■ **ASSIGNMENT**
Pull every line containing the word "genvar" from the records.

(Collected data entries)
=-=-=-=-=

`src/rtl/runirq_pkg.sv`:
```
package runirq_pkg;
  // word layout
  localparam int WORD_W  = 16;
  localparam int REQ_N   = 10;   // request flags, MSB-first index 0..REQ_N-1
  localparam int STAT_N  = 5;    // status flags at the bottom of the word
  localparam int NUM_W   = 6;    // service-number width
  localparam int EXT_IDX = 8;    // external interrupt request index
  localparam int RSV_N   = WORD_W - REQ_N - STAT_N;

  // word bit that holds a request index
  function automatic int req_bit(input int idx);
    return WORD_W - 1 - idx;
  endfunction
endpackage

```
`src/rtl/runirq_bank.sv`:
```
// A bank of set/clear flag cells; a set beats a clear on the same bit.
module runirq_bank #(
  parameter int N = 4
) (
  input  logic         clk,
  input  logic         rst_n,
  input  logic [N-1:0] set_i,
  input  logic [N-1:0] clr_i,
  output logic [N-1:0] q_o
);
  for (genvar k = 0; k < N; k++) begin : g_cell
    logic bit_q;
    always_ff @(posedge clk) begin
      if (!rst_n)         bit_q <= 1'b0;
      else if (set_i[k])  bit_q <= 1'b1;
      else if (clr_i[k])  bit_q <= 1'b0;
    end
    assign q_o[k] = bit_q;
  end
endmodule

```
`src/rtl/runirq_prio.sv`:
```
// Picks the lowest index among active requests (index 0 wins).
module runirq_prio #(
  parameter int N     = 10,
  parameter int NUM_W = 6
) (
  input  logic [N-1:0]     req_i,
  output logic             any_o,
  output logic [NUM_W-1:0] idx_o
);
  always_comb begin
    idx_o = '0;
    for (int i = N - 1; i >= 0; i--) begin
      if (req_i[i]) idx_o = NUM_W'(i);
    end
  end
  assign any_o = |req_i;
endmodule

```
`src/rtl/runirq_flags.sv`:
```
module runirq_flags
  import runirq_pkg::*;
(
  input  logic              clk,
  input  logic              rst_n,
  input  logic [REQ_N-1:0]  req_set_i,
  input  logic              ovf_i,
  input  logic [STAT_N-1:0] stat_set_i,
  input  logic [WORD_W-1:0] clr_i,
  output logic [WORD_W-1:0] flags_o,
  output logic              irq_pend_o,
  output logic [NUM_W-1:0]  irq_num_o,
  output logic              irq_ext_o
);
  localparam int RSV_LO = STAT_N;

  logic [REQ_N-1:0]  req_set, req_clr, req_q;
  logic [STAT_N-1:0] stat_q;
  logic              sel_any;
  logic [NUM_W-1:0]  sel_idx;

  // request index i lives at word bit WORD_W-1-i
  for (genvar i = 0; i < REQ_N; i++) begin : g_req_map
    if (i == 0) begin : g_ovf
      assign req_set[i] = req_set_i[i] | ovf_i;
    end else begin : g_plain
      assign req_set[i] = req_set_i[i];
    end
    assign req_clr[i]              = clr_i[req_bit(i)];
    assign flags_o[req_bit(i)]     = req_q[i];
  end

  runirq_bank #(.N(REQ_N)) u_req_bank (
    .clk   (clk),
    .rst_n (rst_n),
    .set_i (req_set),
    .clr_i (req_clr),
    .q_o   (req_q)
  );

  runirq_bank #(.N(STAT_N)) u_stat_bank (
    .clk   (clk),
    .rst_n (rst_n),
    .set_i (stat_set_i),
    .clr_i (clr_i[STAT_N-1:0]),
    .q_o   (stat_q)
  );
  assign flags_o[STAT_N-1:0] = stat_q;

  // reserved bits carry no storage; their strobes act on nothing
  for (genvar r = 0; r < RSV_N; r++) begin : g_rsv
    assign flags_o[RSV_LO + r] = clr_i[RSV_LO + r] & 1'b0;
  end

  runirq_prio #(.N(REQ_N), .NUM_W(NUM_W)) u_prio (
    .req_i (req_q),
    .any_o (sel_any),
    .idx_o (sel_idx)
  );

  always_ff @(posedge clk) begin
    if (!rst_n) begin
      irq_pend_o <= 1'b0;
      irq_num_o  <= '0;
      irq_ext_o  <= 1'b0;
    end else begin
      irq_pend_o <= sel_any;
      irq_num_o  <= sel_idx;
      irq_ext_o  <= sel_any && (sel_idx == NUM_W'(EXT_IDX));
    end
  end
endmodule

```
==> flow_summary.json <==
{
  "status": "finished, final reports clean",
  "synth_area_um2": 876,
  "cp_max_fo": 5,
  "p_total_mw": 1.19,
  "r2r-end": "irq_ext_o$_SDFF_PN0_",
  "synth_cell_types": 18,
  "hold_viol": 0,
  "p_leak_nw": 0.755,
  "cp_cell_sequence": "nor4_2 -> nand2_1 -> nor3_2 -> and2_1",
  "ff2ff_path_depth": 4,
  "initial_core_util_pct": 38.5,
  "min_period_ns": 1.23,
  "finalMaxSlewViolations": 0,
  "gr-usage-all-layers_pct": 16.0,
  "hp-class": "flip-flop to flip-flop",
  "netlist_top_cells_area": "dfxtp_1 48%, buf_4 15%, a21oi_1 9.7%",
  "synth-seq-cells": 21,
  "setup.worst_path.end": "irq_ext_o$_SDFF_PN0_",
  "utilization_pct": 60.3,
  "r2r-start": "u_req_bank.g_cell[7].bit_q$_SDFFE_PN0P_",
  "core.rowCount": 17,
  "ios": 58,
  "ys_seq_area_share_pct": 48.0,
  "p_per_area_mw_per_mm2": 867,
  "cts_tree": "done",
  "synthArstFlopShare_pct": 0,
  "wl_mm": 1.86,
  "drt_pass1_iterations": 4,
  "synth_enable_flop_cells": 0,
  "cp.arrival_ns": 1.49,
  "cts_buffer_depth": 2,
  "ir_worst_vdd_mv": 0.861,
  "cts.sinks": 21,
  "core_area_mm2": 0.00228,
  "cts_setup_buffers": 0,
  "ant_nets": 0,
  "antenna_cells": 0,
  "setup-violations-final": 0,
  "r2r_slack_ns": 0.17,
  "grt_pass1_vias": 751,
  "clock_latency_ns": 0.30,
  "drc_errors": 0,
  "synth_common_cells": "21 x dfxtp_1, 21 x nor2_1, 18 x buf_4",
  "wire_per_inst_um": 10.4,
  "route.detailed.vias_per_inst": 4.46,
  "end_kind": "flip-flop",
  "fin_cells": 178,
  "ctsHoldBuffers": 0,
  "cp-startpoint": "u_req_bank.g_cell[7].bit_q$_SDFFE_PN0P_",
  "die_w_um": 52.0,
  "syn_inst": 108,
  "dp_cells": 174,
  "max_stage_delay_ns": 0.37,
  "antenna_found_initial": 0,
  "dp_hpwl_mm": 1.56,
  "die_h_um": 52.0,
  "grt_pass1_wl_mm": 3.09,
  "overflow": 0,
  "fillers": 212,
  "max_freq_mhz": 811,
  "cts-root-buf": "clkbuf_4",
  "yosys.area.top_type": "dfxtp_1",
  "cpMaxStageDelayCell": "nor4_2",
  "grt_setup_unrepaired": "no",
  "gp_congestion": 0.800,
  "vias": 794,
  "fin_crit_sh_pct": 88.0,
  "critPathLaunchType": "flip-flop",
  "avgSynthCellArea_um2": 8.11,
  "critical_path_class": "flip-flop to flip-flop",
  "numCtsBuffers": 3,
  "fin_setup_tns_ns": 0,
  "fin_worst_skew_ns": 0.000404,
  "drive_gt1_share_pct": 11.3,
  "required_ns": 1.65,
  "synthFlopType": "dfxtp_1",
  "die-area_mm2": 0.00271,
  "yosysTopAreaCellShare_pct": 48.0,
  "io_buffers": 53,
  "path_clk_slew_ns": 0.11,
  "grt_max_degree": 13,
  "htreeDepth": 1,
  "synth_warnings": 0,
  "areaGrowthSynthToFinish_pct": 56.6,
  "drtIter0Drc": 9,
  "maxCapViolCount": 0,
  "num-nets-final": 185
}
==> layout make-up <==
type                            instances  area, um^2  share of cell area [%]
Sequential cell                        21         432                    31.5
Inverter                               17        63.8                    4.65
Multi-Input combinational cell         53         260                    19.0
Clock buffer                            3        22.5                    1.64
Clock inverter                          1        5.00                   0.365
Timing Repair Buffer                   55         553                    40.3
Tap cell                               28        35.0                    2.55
`src/rtl/sdram_boot_seq.sv`:
```
module sdram_boot_seq #(
  parameter int SETTLE_CYC = 25000,
  parameter int CMD_CYC    = 4,
  parameter int NRFS_W     = 4,
  parameter int MRD_W      = 13,
  parameter int RCNT_W     = 13,
  parameter int CFG_W      = 32
) (
  input  logic              clk,
  input  logic              rst_n,
  input  logic              start_i,
  input  logic              stop_i,
  input  logic [1:0]        bank_sel_i,
  input  logic [NRFS_W-1:0] nrfs_i,
  input  logic [MRD_W-1:0]  mrd_i,
  input  logic [RCNT_W-1:0] rcnt_i,
  input  logic [CFG_W-1:0]  cfg_ctrl_i,
  input  logic [CFG_W-1:0]  cfg_tim_i,
  output logic              cmd_valid_o,
  output logic [2:0]        cmd_mode_o,
  output logic [1:0]        cmd_bank_o,
  output logic [NRFS_W-1:0] cmd_nrfs_o,
  output logic [MRD_W-1:0]  cmd_mrd_o,
  output logic              busy_o,
  output logic [CFG_W-1:0]  b1_ctrl_o,
  output logic [CFG_W-1:0]  b1_tim_o,
  output logic [CFG_W-1:0]  b2_ctrl_o,
  output logic [CFG_W-1:0]  b2_tim_o,
  output logic [RCNT_W-1:0] rcnt_o,
  output logic              ready_o,
  output logic              done_o
);

  localparam int BUSY_W = $clog2(CMD_CYC * (2 ** NRFS_W) + 1);
  localparam int SET_W  = $clog2(SETTLE_CYC + 1);

  localparam logic [2:0] M_CKE  = 3'd1;
  localparam logic [2:0] M_PALL = 3'd2;
  localparam logic [2:0] M_AREF = 3'd3;
  localparam logic [2:0] M_LMR  = 3'd4;
  localparam logic [2:0] M_PDN  = 3'd6;

  typedef enum logic [3:0] {
    ST_STOP, ST_CKE, ST_SETTLE, ST_PALL, ST_AR1, ST_AR2, ST_LMR, ST_RCNT, ST_READY
  } st_t;

  st_t               st;
  logic [BUSY_W-1:0] busy_cnt;
  logic [SET_W-1:0]  set_cnt;
  logic [1:0]        bank_q;
  logic [NRFS_W-1:0] nrfs_q;
  logic [MRD_W-1:0]  mrd_q;
  logic [RCNT_W-1:0] rcnt_q;
  logic              rcnt_wr;
  logic              idle;
  logic [BUSY_W-1:0] aref_len;

  assign idle     = (busy_cnt == '0);
  assign busy_o   = !idle;
  assign ready_o  = (st == ST_READY);
  assign aref_len = BUSY_W'(CMD_CYC * (int'(nrfs_q) + 1));

  always_ff @(posedge clk or negedge rst_n) begin
    if (!rst_n) begin
      st          <= ST_STOP;
      busy_cnt    <= '0;
      set_cnt     <= '0;
      bank_q      <= '0;
      nrfs_q      <= '0;
      mrd_q       <= '0;
      rcnt_q      <= '0;
      rcnt_wr     <= 1'b0;
      cmd_valid_o <= 1'b0;
      cmd_mode_o  <= '0;
      cmd_bank_o  <= '0;
      cmd_nrfs_o  <= '0;
      cmd_mrd_o   <= '0;
      b1_ctrl_o   <= '0;
      b1_tim_o    <= '0;
      b2_ctrl_o   <= '0;
      b2_tim_o    <= '0;
      rcnt_o      <= '0;
      done_o      <= 1'b0;
    end else begin
      cmd_valid_o <= 1'b0;
      rcnt_wr     <= 1'b0;
      done_o      <= rcnt_wr;
      if (!idle) busy_cnt <= busy_cnt - 1'b1;
      case (st)
        ST_STOP: if (start_i && bank_sel_i != 2'b00) begin
          bank_q    <= bank_sel_i;
          nrfs_q    <= nrfs_i;
          mrd_q     <= mrd_i;
          rcnt_q    <= rcnt_i;
          b1_ctrl_o <= cfg_ctrl_i;
          b1_tim_o  <= cfg_tim_i;
          b2_ctrl_o <= cfg_ctrl_i;
          b2_tim_o  <= cfg_tim_i;
          st        <= ST_CKE;
        end
        ST_CKE: if (idle) begin
          cmd_valid_o <= 1'b1;
          cmd_mode_o  <= M_CKE;
          cmd_bank_o  <= bank_q;
          cmd_nrfs_o  <= '0;
          cmd_mrd_o   <= '0;
          busy_cnt    <= BUSY_W'(CMD_CYC);
          set_cnt     <= '0;
          st          <= ST_SETTLE;
        end
        ST_SETTLE: begin
          if (set_cnt == SET_W'(SETTLE_CYC - 1)) st <= ST_PALL;
          else set_cnt <= set_cnt + 1'b1;
        end
        ST_PALL: if (idle) begin
          cmd_valid_o <= 1'b1;
          cmd_mode_o  <= M_PALL;
          cmd_bank_o  <= bank_q;
          cmd_nrfs_o  <= '0;
          cmd_mrd_o   <= '0;
          busy_cnt    <= BUSY_W'(CMD_CYC);
          st          <= ST_AR1;
        end
        ST_AR1, ST_AR2: if (idle) begin
          cmd_valid_o <= 1'b1;
          cmd_mode_o  <= M_AREF;
          cmd_bank_o  <= bank_q;
          cmd_nrfs_o  <= nrfs_q;
          cmd_mrd_o   <= '0;
          busy_cnt    <= aref_len;
          st          <= (st == ST_AR1) ? ST_AR2 : ST_LMR;
        end
        ST_LMR: if (idle) begin
          cmd_valid_o <= 1'b1;
          cmd_mode_o  <= M_LMR;
          cmd_bank_o  <= bank_q;
          cmd_nrfs_o  <= '0;
          cmd_mrd_o   <= mrd_q;
          busy_cnt    <= BUSY_W'(CMD_CYC);
          st          <= ST_RCNT;
        end
        ST_RCNT: if (idle) begin
          rcnt_o  <= rcnt_q;
          rcnt_wr <= 1'b1;
          st      <= ST_READY;
        end
        ST_READY: if (stop_i && idle) begin
          cmd_valid_o <= 1'b1;
          cmd_mode_o  <= M_PDN;
          cmd_bank_o  <= bank_q;
          cmd_nrfs_o  <= '0;
          cmd_mrd_o   <= '0;
          busy_cnt    <= BUSY_W'(CMD_CYC);
          st          <= ST_STOP;
        end
        default: st <= ST_STOP;
      endcase
    end
  end

  a_r3_issue_when_idle: assert property (@(posedge clk) disable iff (!rst_n)
    cmd_valid_o |-> $past(!busy_o));
  a_r3_busy_follows_cmd: assert property (@(posedge clk) disable iff (!rst_n)
    cmd_valid_o |-> busy_o);
  a_r5_bank_nonzero: assert property (@(posedge clk) disable iff (!rst_n)
    cmd_valid_o |-> cmd_bank_o != 2'b00);
  a_r6_nrfs_only_aref: assert property (@(posedge clk) disable iff (!rst_n)
    (cmd_valid_o && cmd_mode_o != M_AREF) |-> cmd_nrfs_o == '0);
  a_r8_done_single: assert property (@(posedge clk) disable iff (!rst_n)
    done_o |=> !done_o);
  a_r8_done_ready: assert property (@(posedge clk) disable iff (!rst_n)
    done_o |-> (ready_o && $stable(rcnt_o)));
  a_r10_pdn_leaves_ready: assert property (@(posedge clk) disable iff (!rst_n)
    (cmd_valid_o && cmd_mode_o == M_PDN) |-> !ready_o);
  a_r7_banks_equal: assert property (@(posedge clk) disable iff (!rst_n)
    (b1_ctrl_o == b2_ctrl_o) && (b1_tim_o == b2_tim_o));

endmodule

```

=-=-=-=-=

■ **RESPONSE FOR THIS EXERCISE**
  for (genvar k = 0; k < N; k++) begin : g_cell
  for (genvar i = 0; i < REQ_N; i++) begin : g_req_map
  for (genvar r = 0; r < RSV_N; r++) begin : g_rsv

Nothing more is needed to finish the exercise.